CourtCourt of Appeals for the Ninth Circuit
DecidedJune 2, 2023
Docket22-15223
StatusUnpublished

This text of Saul Pelayo v. B. Greer (Saul Pelayo v. B. Greer) is published on Counsel Stack Legal Research, covering Court of Appeals for the Ninth Circuit primary law. Counsel Stack provides free access to over 12 million legal documents including statutes, case law, regulations, and constitutions.

Bluebook
Saul Pelayo v. B. Greer, (9th Cir. 2023).

Opinion

NOT FOR PUBLICATION FILED UNITED STATES COURT OF APPEALS JUN 2 2023 MOLLY C. DWYER, CLERK U.S. COURT OF APPEALS FOR THE NINTH CIRCUIT

SAUL PELAYO, No. 22-15223

Plaintiff-Appellant, D.C. No. 3:19-cv-04135-RS

v. MEMORANDUM* B. GREER; et al.,

Defendants-Appellees.

Appeal from the United States District Court for the Northern District of California Richard Seeborg, Chief District Judge, Presiding

Submitted June 2, 2023** San Francisco, California

Before: WALLACE, O’SCANNLAIN, and SILVERMAN, Circuit Judges.

Saul Pelayo appeals pro se from the district court’s summary judgment. We

have jurisdiction pursuant to 28 U.S.C. § 1291. We review a district court's

summary judgment de novo. See Toguchi v. Chung, 391 F.3d 1051, 1056 (9th Cir.

2004). We affirm.

* This disposition is not appropriate for publication and is not precedent except as provided by Ninth Circuit Rule 36-3. ** The panel unanimously concludes this case is suitable for decision without oral argument. See Fed. R. App. P. 34(a)(2). Pelayo’s retaliation claims fail as the Appellees’ actions in disciplining Pelayo

for perceived sexual misconduct reasonably advanced a legitimate correctional goal.

See Mauro v. Arpaio, 188 F.3d 1054, 1059 (9th Cir. 1999) (holding that “reducing

sexual harassment of prison employees is a legitimate penological interest”).

Moreover, Pelayo failed to establish that the Appellees acted out of retaliation. See

Wood v.

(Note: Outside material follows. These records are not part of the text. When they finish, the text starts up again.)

<file path="config.mk">
export PLATFORM = sky130hd
export DESIGN_NAME = bpg_top
export DESIGN_NICKNAME = d
export VERILOG_FILES = /design/src/verilog/bpg_pkg.sv /design/src/verilog/bpg_pin_mux.sv /design/src/verilog/bpg_top.sv
export SDC_FILE = /design/constraint.sdc
export NUM_CORES = 1
export LEC_CHECK = 0
export BUFFER_PORTS_ARGS = -buffer_cell sky130_fd_sc_hd__buf_2
export CAP_MARGIN = 0
export CELL_PAD_IN_SITES_DETAIL_PLACEMENT = 1
export CELL_PAD_IN_SITES_GLOBAL_PLACEMENT = 1
export CORE_MARGIN = 3
export CORE_UTILIZATION = 40
export CTS_CLUSTER_SIZE = 30
export DETAILED_ROUTE_END_ITERATION = 16
export PLACE_DENSITY = 0.9
export SYNTH_ARGS = -nofsm -noshare
export SYNTH_HDL_FRONTEND = slang
export SYNTH_SLANG_ARGS = --single-unit
</file>
<file path="constraint.sdc">
create_clock -name clock -period 2.4 [get_ports clock]
set_input_delay 0.48 -clock clock [delete_from_list [all_inputs] [get_ports clock]]
set_output_delay 0.48 -clock clock [all_outputs]
set_load 0.02 [all_outputs]
</file>
===== config.mk =====
export PLATFORM = sky130hd
export DESIGN_NAME = ppfm_port_pin_function_mux
export DESIGN_NICKNAME = d
export VERILOG_FILES = /design/src/verilog/ppfm_pkg.sv /design/src/verilog/ppfm_port_pin_function_mux.sv
export SDC_FILE = /design/constraint.sdc
export NUM_CORES = 1
export LEC_CHECK = 0
export BUFFER_PORTS_ARGS = -buffer_cell sky130_fd_sc_hd__buf_2
export CAP_MARGIN = 25
export CORE_ASPECT_RATIO = 1.4
export CORE_MARGIN = 2
export CORE_UTILIZATION = 30
export CTS_BUF_LIST = sky130_fd_sc_hd__clkbuf_8
export DETAILED_ROUTE_END_ITERATION = 12
export GPL_ROUTABILITY_DRIVEN = 1
export SYNTH_ARGS = -nofsm -noshare
export SYNTH_HDL_FRONTEND = slang
export SYNTH_SLANG_ARGS = --single-unit
export TNS_END_PERCENT = 1

===== constraint.sdc =====
create_clock -name i_ref_clk -period 2.5 [get_ports i_ref_clk]
set_input_delay 0.375 -clock i_ref_clk [delete_from_list [all_inputs] [get_ports i_ref_clk]]
set_output_delay 0.375 -clock i_ref_clk [all_outputs]
set_load 0.005 [all_outputs]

Yordy, 753 F.3d 899, 905 (9th Cir. 2014) (“We have repeatedly held that

mere speculation that defendants acted out of retaliation is not sufficient.”).

Pelayo’s due process claims also fail. Even if there was any procedural error

in Pelayo’s first disciplinary hearing, the prison corrected this error by vacating that

hearing and holding a second disciplinary hearing. See Frank v. Schultz, 808 F.3d

762, 764 (9th Cir. 2015) (holding that a prisoner has no due process claim where

“any procedural error was corrected through the administrative appeal process”).

Nor was Pelayo denied due process when certain witnesses and questions were

excluded during the second disciplinary hearing, as Pelayo has not established how

the excluded witnesses and questions were relevant. See Baxter v. Palmigiano, 425

U.S. 308, 321 (1976) (holding that prison disciplinary officers can exclude irrelevant

evidence and witnesses). Last, Pelayo was not denied due process during the

investigation of his filed grievances, as there is no due process right to “a specific

prison grievance procedure.” Ramirez v. Galaza, 334 F.3d 850, 860 (9th Cir. 2003).

AFFIRMED.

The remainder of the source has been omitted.